Here I’ve tried to setup the inotify the same way as it done in LXD (fsnotify/backend_inotify.go at main · fsnotify/fsnotify · GitHub).

Then I’ve performed the connection to my VPN server and run speed test. This resulted in ultra-heavy load on the CPU and ~280K IN_MODIFY events were generated.

1 Like

Thanks, we would expect a high amount of modify events, but I wonder why @monstermunchkin set it up this way, perhaps there was a particular need. Or hopefully we can relax the event types we collect.

Because its not just /dev/net/tun that would be affected by this.

I wonder if the modify event only needs to be established on directories in order to detect new sub files created.

As I can see fsnotify golang package provides us with no choice here.
IN_MODIFY is used to detect writes. But we are not interested in writes, we only want to subscribe to CREATE and DELETE events.

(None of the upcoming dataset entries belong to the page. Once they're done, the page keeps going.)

==> src/design/bsdf_pkg.sv <==
// Package for the breakable spring-damper force block.
// Holds widths, register codes, the configuration struct and the
// controller-to-datapath command and datapath-to-controller status structs. No dependencies.
package bsdf_pkg;

    // Default parameter values.
    localparam int COORD_WIDTH_DEF = 24;
    localparam int FRAC_BITS_DEF   = 16;

    // Fixed widths.
    localparam int REG_W   = 24;
    localparam int FORCE_W = 32;
    localparam int ADDR_W  = 5;
    localparam int DATA_W  = 32;

    // Iteration counts of the square root unit and the divider.
    localparam int SQRT_STEPS = REG_W + 1;
    localparam int DIV_STEPS  = REG_W;
    localparam int CNT_W      = $clog2(SQRT_STEPS + 1);

    // Register indices.
    typedef enum logic [2:0] {
        REG_REST_LENGTH = 3'd0,
        REG_STIFFNESS   = 3'd1,
        REG_DAMPING     = 3'd2,
        REG_MIN_BREAK   = 3'd3,
        REG_MAX_BREAK   = 3'd4
    } reg_idx_t;

    typedef struct packed {
        logic [REG_W-1:0] rest_length;
        logic [REG_W-1:0] stiffness;
        logic [REG_W-1:0] damping;
        logic [REG_W-1:0] min_break;
        logic [REG_W-1:0] max_break;
    } cfg_t;

    // Commands from the controller to the datapath.
    typedef struct packed {
        logic       capture;
        logic       sq_step;
        logic       sqrt_init;
        logic       sqrt_step;
        logic       range_latch;
        logic       prod_load;
        logic       div_step;
        logic       kmul;
        logic       cmul;
        logic       comb;
        logic       set_broken;
        logic [1:0] idx;
    } cmd_t;

    // Status from the datapath to the controller.
    typedef struct packed {
        logic long_break;
        logic range_break;
    } status_t;

endpackage

==> src/design/breakable_spring_damper_force_top.sv <==
// Breakable spring-damper force block: one result word per input word.
// An intact spring runs a square root of 25 steps and 3 x 24 division steps;
// the length range check can break it after the square root, and a broken
// spring or a too-long component goes straight to the result.
// One word in flight: the next word is taken no earlier than the cycle after
// the result is taken.
// Synchronous active-low reset: registers to defaults, spring intact, idle.
module breakable_spring_damper_force_top #(
    parameter int COORD_WIDTH = bsdf_pkg::COORD_WIDTH_DEF,
    parameter int FRAC_BITS   = bsdf_pkg::FRAC_BITS_DEF
) (
    input  logic                                aclk,
    input  logic                                aresetn,
    input  logic                                psel,
    input  logic                                penable,
    input  logic                                pwrite,
    input  logic [bsdf_pkg::ADDR_W-1:0]         paddr,
    input  logic [bsdf_pkg::DATA_W-1:0]         pwdata,
    output logic [bsdf_pkg::DATA_W-1:0]         prdata,
    output logic                                pready,
    input  logic                                s_valid,
    output logic                                s_ready,
    input  logic signed [COORD_WIDTH-1:0]       s_first_pos_x,
    input  logic signed [COORD_WIDTH-1:0]       s_first_pos_y,
    input  logic signed [COORD_WIDTH-1:0]       s_first_pos_z,
    input  logic signed [COORD_WIDTH-1:0]       s_second_pos_x,
    input  logic signed [COORD_WIDTH-1:0]       s_second_pos_y,
    input  logic signed [COORD_WIDTH-1:0]       s_second_pos_z,
    input  logic signed [COORD_WIDTH-1:0]       s_first_vel_x,
    input  logic signed [COORD_WIDTH-1:0]       s_first_vel_y,
    input  logic signed [COORD_WIDTH-1:0]       s_first_vel_z,
    input  logic signed [COORD_WIDTH-1:0]       s_second_vel_x,
    input  logic signed [COORD_WIDTH-1:0]       s_second_vel_y,
    input  logic signed [COORD_WIDTH-1:0]       s_second_vel_z,
    output logic                                m_valid,
    input  logic                                m_ready,
    output logic signed [bsdf_pkg::FORCE_W-1:0] m_force_x,
    output logic signed [bsdf_pkg::FORCE_W-1:0] m_force_y,
    output logic signed [bsdf_pkg::FORCE_W-1:0] m_force_z,
    output logic                                m_broken,
    output logic                                m_force_saturated
);
    import bsdf_pkg::*;

    cfg_t    cfg;
    cmd_t    cmd;
    status_t status;
    logic signed [COORD_WIDTH-1:0] p1 [3];
    logic signed [COORD_WIDTH-1:0] p2 [3];
    logic signed [COORD_WIDTH-1:0] v1 [3];
    logic signed [COORD_WIDTH-1:0] v2 [3];
    logic signed [FORCE_W-1:0]     force_out [3];

    // Gather the vector components.
    assign p1 = '{s_first_pos_x, s_first_pos_y, s_first_pos_z};
    assign p2 = '{s_second_pos_x, s_second_pos_y, s_second_pos_z};
    assign v1 = '{s_first_vel_x, s_first_vel_y, s_first_vel_z};
    assign v2 = '{s_second_vel_x, s_second_vel_y, s_second_vel_z};

    bsdf_regs #(.FRAC_BITS(FRAC_BITS)) u_regs (
        .aclk, .aresetn, .psel, .penable, .pwrite, .paddr, .pwdata,
        .prdata, .pready, .cfg
    );

    bsdf_ctrl u_ctrl (
        .aclk, .aresetn, .s_valid, .s_ready, .m_valid, .m_ready,
        .status, .cmd
    );

    bsdf_dp #(.COORD_WIDTH(COORD_WIDTH), .FRAC_BITS(FRAC_BITS)) u_dp (
        .aclk, .cmd, .status, .cfg, .p1, .p2, .v1, .v2,
        .force_out, .broken(m_broken), .saturated(m_force_saturated)
    );

    assign m_force_x = force_out[0];
    assign m_force_y = force_out[1];
    assign m_force_z = force_out[2];

endmodule

==> src/design/bsdf_regs.sv <==
// APB register file for the spring parameters.
// Depends on bsdf_pkg.
module bsdf_regs #(
    parameter int FRAC_BITS = bsdf_pkg::FRAC_BITS_DEF
) (
    input  logic                        aclk,
    input  logic                        aresetn,
    input  logic                        psel,
    input  logic                        penable,
    input  logic                        pwrite,
    input  logic [bsdf_pkg::ADDR_W-1:0] paddr,
    input  logic [bsdf_pkg::DATA_W-1:0] pwdata,
    output logic [bsdf_pkg::DATA_W-1:0] prdata,
    output logic                        pready,
    output bsdf_pkg::cfg_t              cfg
);
    import bsdf_pkg::*;

    localparam logic [REG_W-1:0] REST_RST = REG_W'(64'd1 << FRAC_BITS);
    localparam logic [REG_W-1:0] MIN_RST  =
        REG_W'(((64'd5 << FRAC_BITS) + 64'd50) / 64'd100);
    localparam logic [REG_W-1:0] MAX_RST  = REG_W'(64'd2 << FRAC_BITS);

    cfg_t     cfg_reg, cfg_next;
    reg_idx_t idx;
    logic     wr_en;

    assign idx    = reg_idx_t'(paddr[ADDR_W-1:2]);
    assign wr_en  = psel && penable && pwrite;
    assign pready = 1'b1;
    assign cfg    = cfg_reg;

    // Register write decode.
    always_comb begin
        cfg_next = cfg_reg;
        if (wr_en) begin
            case (idx)
                REG_REST_LENGTH: cfg_next.rest_length = pwdata[REG_W-1:0];
                REG_STIFFNESS:   cfg_next.stiffness   = pwdata[REG_W-1:0];
                REG_DAMPING:     cfg_next.damping     = pwdata[REG_W-1:0];
                REG_MIN_BREAK:   cfg_next.min_break   = pwdata[REG_W-1:0];
                REG_MAX_BREAK:   cfg_next.max_break   = pwdata[REG_W-1:0];
                default:         cfg_next = cfg_reg;
            endcase
        end
    end

    always_ff @(posedge aclk) begin
        if (!aresetn) begin
            cfg_reg.rest_length <= REST_RST;
            cfg_reg.stiffness   <= REST_RST;
            cfg_reg.damping     <= '0;
            cfg_reg.min_break   <= MIN_RST;
            cfg_reg.max_break   <= MAX_RST;
        end else begin
            cfg_reg <= cfg_next;
        end
    end

    // Read back.
    always_comb begin
        case (idx)
            REG_REST_LENGTH: prdata = DATA_W'(cfg_reg.rest_length);
            REG_STIFFNESS:   prdata = DATA_W'(cfg_reg.stiffness);
            REG_DAMPING:     prdata = DATA_W'(cfg_reg.damping);
            REG_MIN_BREAK:   prdata = DATA_W'(cfg_reg.min_break);
            REG_MAX_BREAK:   prdata = DATA_W'(cfg_reg.max_break);
            default:         prdata = '0;
        endcase
    end

endmodule

==> src/design/bsdf_ctrl.sv <==
// Controller state machine: sequences the check, square root, division
// and per-axis force steps. Holds the sticky intact flag. Depends on bsdf_pkg.
module bsdf_ctrl (
    input  logic                aclk,
    input  logic                aresetn,
    input  logic                s_valid,
    output logic                s_ready,
    output logic                m_valid,
    input  logic                m_ready,
    input  bsdf_pkg::status_t   status,
    output bsdf_pkg::cmd_t      cmd
);
    import bsdf_pkg::*;

    typedef enum logic [3:0] {
        ST_IDLE, ST_CHECK, ST_SQ, ST_SQI, ST_SQRT, ST_RANGE,
        ST_PROD, ST_DIV, ST_KMUL, ST_CMUL, ST_COMB, ST_OUT
    } state_t;

    state_t           state_reg, state_next;
    logic [1:0]       idx_reg, idx_next;
    logic [CNT_W-1:0] cnt_reg, cnt_next;
    logic             intact_reg, intact_next;

    assign s_ready = (state_reg == ST_IDLE);
    assign m_valid = (state_reg == ST_OUT);

    // Next state and command decode.
    always_comb begin
        state_next  = state_reg;
        idx_next    = idx_reg;
        cnt_next    = cnt_reg;
        intact_next = intact_reg;
        cmd         = '0;
        cmd.idx     = idx_reg;
        case (state_reg)
            ST_IDLE: begin
                if (s_valid) begin
                    cmd.capture = 1'b1;
                    state_next  = ST_CHECK;
                end
            end
            ST_CHECK: begin
                if (!intact_reg || status.long_break) begin
                    intact_next    = 1'b0;
                    cmd.set_broken = 1'b1;
                    state_next     = ST_OUT;
                end else begin
                    idx_next   = 2'd0;
                    state_next = ST_SQ;
                end
            end
            ST_SQ: begin
                cmd.sq_step = 1'b1;
                if (idx_reg == 2'd2) begin
                    state_next = ST_SQI;
                end else begin
                    idx_next = idx_reg + 2'd1;
                end
            end
            ST_SQI: begin
                cmd.sqrt_init = 1'b1;
                cnt_next      = '0;
                state_next    = ST_SQRT;
            end
            ST_SQRT: begin
                cmd.sqrt_step = 1'b1;
                cnt_next      = cnt_reg + 1'b1;
                if (cnt_reg == CNT_W'(SQRT_STEPS - 1)) begin
                    state_next = ST_RANGE;
                end
            end
            ST_RANGE: begin
                if (status.range_break) begin
                    intact_next    = 1'b0;
                    cmd.set_broken = 1'b1;
                    state_next     = ST_OUT;
                end else begin
                    cmd.range_latch = 1'b1;
                    idx_next        = 2'd0;
                    state_next      = ST_PROD;
                end
            end
            ST_PROD: begin
                cmd.prod_load = 1'b1;
                cnt_next      = '0;
                state_next    = ST_DIV;
            end
            ST_DIV: begin
                cmd.div_step = 1'b1;
                cnt_next     = cnt_reg + 1'b1;
                if (cnt_reg == CNT_W'(DIV_STEPS - 1)) begin
                    state_next = ST_KMUL;
                end
            end
            ST_KMUL: begin
                cmd.kmul   = 1'b1;
                state_next = ST_CMUL;
            end
            ST_CMUL: begin
                cmd.cmul   = 1'b1;
                state_next = ST_COMB;
            end
            ST_COMB: begin
                cmd.comb = 1'b1;
                if (idx_reg == 2'd2) begin
                    state_next = ST_OUT;
                end else begin
                    idx_next   = idx_reg + 2'd1;
                    state_next = ST_PROD;
                end
            end
            ST_OUT: begin
                if (m_ready) begin
                    state_next = ST_IDLE;
                end
            end
            default: begin
                state_next = ST_IDLE;
            end
        endcase
    end

    always_ff @(posedge aclk) begin
        if (!aresetn) begin
            state_reg  <= ST_IDLE;
            idx_reg    <= '0;
            cnt_reg    <= '0;
            intact_reg <= 1'b1;
        end else begin
            state_reg  <= state_next;
            idx_reg    <= idx_next;
            cnt_reg    <= cnt_next;
            intact_reg <= intact_next;
        end
    end

endmodule

==> src/design/bsdf_dp.sv <==
// Datapath: differences, shared multiplier, bit-serial square root,
// restoring divider and saturating force combine. Depends on bsdf_pkg.
module bsdf_dp #(
    parameter int COORD_WIDTH = bsdf_pkg::COORD_WIDTH_DEF,
    parameter int FRAC_BITS   = bsdf_pkg::FRAC_BITS_DEF
) (
    input  logic                                 aclk,
    input  bsdf_pkg::cmd_t                       cmd,
    output bsdf_pkg::status_t                    status,
    input  bsdf_pkg::cfg_t                       cfg,
    input  logic signed [COORD_WIDTH-1:0]        p1 [3],
    input  logic signed [COORD_WIDTH-1:0]        p2 [3],
    input  logic signed [COORD_WIDTH-1:0]        v1 [3],
    input  logic signed [COORD_WIDTH-1:0]        v2 [3],
    output logic signed [bsdf_pkg::FORCE_W-1:0]  force_out [3],
    output logic                                 broken,
    output logic                                 saturated
);
    import bsdf_pkg::*;

    localparam int DW   = COORD_WIDTH + 1;
    localparam int CMPW = (DW > REG_W) ? DW : REG_W;
    localparam int PW   = REG_W + CMPW;
    localparam int AW   = 2 * REG_W + 2;
    localparam int SW   = 2 * REG_W - FRAC_BITS;
    localparam int FW   = PW - FRAC_BITS;
    localparam int TW   = FW + 2;
    localparam logic signed [TW-1:0] FMAX = TW'(64'h7FFF_FFFF);
    localparam logic signed [TW-1:0] FMIN = ~FMAX;

    logic signed [DW-1:0]  d_reg  [3];
    logic signed [DW-1:0]  dv_reg [3];
    logic [AW-1:0]         acc_reg;
    logic [AW-1:0]         rad_reg;
    logic [REG_W+2:0]      srem_reg;
    logic [REG_W:0]        root_reg;
    logic [REG_W-1:0]      r_reg;
    logic [REG_W-1:0]      rl_reg;
    logic                  rlneg_reg;
    logic [REG_W-1:0]      drem_reg;
    logic [REG_W-1:0]      dq_reg;
    logic [SW-1:0]         s_reg;
    logic [FW-1:0]         f_reg;
    logic signed [FORCE_W-1:0] force_reg [3];
    logic                  broken_reg;
    logic                  sat_reg;

    logic signed [DW-1:0]  dsel, dvsel;
    logic [CMPW-1:0]       dmag_sel, dvmag_sel;
    logic [CMPW-1:0]       dmag [3];
    logic [CMPW-1:0]       max_ext;
    logic [REG_W-1:0]      mul_a;
    logic [CMPW-1:0]       mul_b;
    logic [PW-1:0]         prod;
    logic [REG_W+4:0]      sq_rt, sq_trial;
    logic [REG_W:0]        dv_t;
    logic [REG_W+1:0]      root_ext;
    logic [REG_W+1:0]      min_ext, max_ext2;
    logic signed [TW-1:0]  sv, fv, tot;

    function automatic logic [CMPW-1:0] absval(input logic signed [DW-1:0] x);
        logic [DW-1:0] m;
        m = x[DW-1] ? DW'(-x) : DW'(x);
        return CMPW'(m);
    endfunction

    // Length limits, widened to the magnitude and square root result widths.
    assign max_ext  = CMPW'(cfg.max_break);
    assign root_ext = (REG_W + 2)'(root_reg);
    assign min_ext  = (REG_W + 2)'(cfg.min_break);
    assign max_ext2 = (REG_W + 2)'(cfg.max_break);

    // Long-component check on the magnitudes and range check on the root.
    always_comb begin
        status.long_break  = 1'b0;
        status.range_break = (root_ext <= min_ext) || (root_ext >= max_ext2);
        for (int i = 0; i < 3; i++) begin
            dmag[i] = absval(d_reg[i]);
            if (dmag[i] >= max_ext) begin
                status.long_break = 1'b1;
            end
        end
    end

    assign dsel      = d_reg[cmd.idx];
    assign dvsel     = dv_reg[cmd.idx];
    assign dmag_sel  = absval(dsel);
    assign dvmag_sel = absval(dvsel);

    // Shared multiplier operand selection.
    always_comb begin
        mul_a = dmag_sel[REG_W-1:0];
        mul_b = CMPW'(dmag_sel[REG_W-1:0]);
        if (cmd.prod_load) begin
            mul_b = CMPW'(rl_reg);
        end else if (cmd.kmul) begin
            mul_a = cfg.stiffness;
            mul_b = CMPW'(dq_reg);
        end else if (cmd.cmul) begin
            mul_a = cfg.damping;
            mul_b = dvmag_sel;
        end
    end
    assign prod = PW'(mul_a) * PW'(mul_b);

    // One square root digit per step.
    assign sq_rt    = {srem_reg, rad_reg[AW-1:AW-2]};
    assign sq_trial = {2'b00, root_reg, 2'b01};

    // One quotient bit per step.
    assign dv_t = {drem_reg, dq_reg[REG_W-1]};

    // Signed force combine.
    always_comb begin
        sv  = TW'(s_reg);
        if (d_reg[cmd.idx][DW-1] != rlneg_reg) begin
            sv = -sv;
        end
        fv  = TW'(f_reg);
        if (dvsel[DW-1]) begin
            fv = -fv;
        end
        tot = -sv - fv;
    end

    always_ff @(posedge aclk) begin
        if (cmd.capture) begin
            for (int i = 0; i < 3; i++) begin
                d_reg[i]  <= DW'(p1[i]) - DW'(p2[i]);
                dv_reg[i] <= DW'(v1[i]) - DW'(v2[i]);
            end
            acc_reg    <= '0;
            broken_reg <= 1'b0;
            sat_reg    <= 1'b0;
        end
        if (cmd.sq_step) begin
            acc_reg <= acc_reg + AW'(prod[2*REG_W-1:0]);
        end
        if (cmd.sqrt_init) begin
            rad_reg  <= acc_reg;
            srem_reg <= '0;
            root_reg <= '0;
        end
        if (cmd.sqrt_step) begin
            rad_reg <= {rad_reg[AW-3:0], 2'b00};
            if (sq_rt >= sq_trial) begin
                srem_reg <= (REG_W + 3)'(sq_rt - sq_trial);
                root_reg <= {root_reg[REG_W-1:0], 1'b1};
            end else begin
                srem_reg <= (REG_W + 3)'(sq_rt);
                root_reg <= {root_reg[REG_W-1:0], 1'b0};
            end
        end
        if (cmd.range_latch) begin
            r_reg <= root_reg[REG_W-1:0];
            if (root_reg[REG_W-1:0] < cfg.rest_length) begin
                rl_reg    <= cfg.rest_length - root_reg[REG_W-1:0];
                rlneg_reg <= 1'b1;
            end else begin
                rl_reg    <= root_reg[REG_W-1:0] - cfg.rest_length;
                rlneg_reg <= 1'b0;
            end
        end
        if (cmd.prod_load) begin
            drem_reg <= prod[2*REG_W-1:REG_W];
            dq_reg   <= prod[REG_W-1:0];
        end
        if (cmd.div_step) begin
            if (dv_t >= {1'b0, r_reg}) begin
                drem_reg <= REG_W'(dv_t - {1'b0, r_reg});
                dq_reg   <= {dq_reg[REG_W-2:0], 1'b1};
            end else begin
                drem_reg <= dv_t[REG_W-1:0];
                dq_reg   <= {dq_reg[REG_W-2:0], 1'b0};
            end
        end
        if (cmd.kmul) begin
            s_reg <= prod[2*REG_W-1:FRAC_BITS];
        end
        if (cmd.cmul) begin
            f_reg <= prod[PW-1:FRAC_BITS];
        end
        if (cmd.comb) begin
            if (tot > FMAX) begin
                force_reg[cmd.idx] <= FMAX[FORCE_W-1:0];
                sat_reg            <= 1'b1;
            end else if (tot < FMIN) begin
                force_reg[cmd.idx] <= FMIN[FORCE_W-1:0];
                sat_reg            <= 1'b1;
            end else begin
                force_reg[cmd.idx] <= tot[FORCE_W-1:0];
            end
        end
        if (cmd.set_broken) begin
            for (int i = 0; i < 3; i++) begin
                force_reg[i] <= '0;
            end
            broken_reg <= 1'b1;
            sat_reg    <= 1'b0;
        end
    end

    assign force_out = force_reg;
    assign broken    = broken_reg;
    assign saturated = sat_reg;

endmodule

==> config.mk <==
export PLATFORM = sky130hd
export DESIGN_NAME = breakable_spring_damper_force_top
export DESIGN_NICKNAME = d
export VERILOG_FILES = /design/src/design/bsdf_pkg.sv /design/src/design/breakable_spring_damper_force_top.sv /design/src/design/bsdf_regs.sv /design/src/design/bsdf_ctrl.sv /design/src/design/bsdf_dp.sv
export SDC_FILE = /design/constraint.sdc
export NUM_CORES = 2
export LEC_CHECK = 0
export ABC_AREA = 1
export BUFFER_PORTS_ARGS = -buffer_cell sky130_fd_sc_hd__buf_4
export CELL_PAD_IN_SITES_DETAIL_PLACEMENT = 1
export CELL_PAD_IN_SITES_GLOBAL_PLACEMENT = 1
export CORE_ASPECT_RATIO = 0.75
export CORE_UTILIZATION = 25
export DETAILED_ROUTE_END_ITERATION = 10
export PLACE_DENSITY = 0.6
export SLEW_MARGIN = 40
export SYNTH_ARGS = -nofsm -noshare
export SYNTH_HDL_FRONTEND = slang
export SYNTH_HIERARCHICAL = 1
export SYNTH_SLANG_ARGS = --single-unit
==> constraint.sdc <==
create_clock -name aclk -period 37.1 [get_ports aclk]
set_clock_uncertainty 0.05 [all_clocks]
set_input_delay 11.13 -clock aclk [delete_from_list [all_inputs] [get_ports aclk]]
set_output_delay 11.13 -clock aclk [all_outputs]
set_load 0.005 [all_outputs]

While in fsnotify code we can see unconditional enabling of all flags (fsnotify/backend_inotify.go at main · fsnotify/fsnotify · GitHub)

	var flags uint32 = unix.IN_MOVED_TO | unix.IN_MOVED_FROM |
		unix.IN_CREATE | unix.IN_ATTRIB | unix.IN_MODIFY |
		unix.IN_MOVE_SELF | unix.IN_DELETE | unix.IN_DELETE_SELF
2 Likes

Ah so its a limitation of the package used. Please can you log this here Issues · lxc/lxd · GitHub so we can investigate if we can workaround it or make a change to upstream or change package used. Thanks!

What host os version are you using. As aside from the bug in fsnotify, lxd should try and use fanotify if available .

Please can you show “lxc info” output?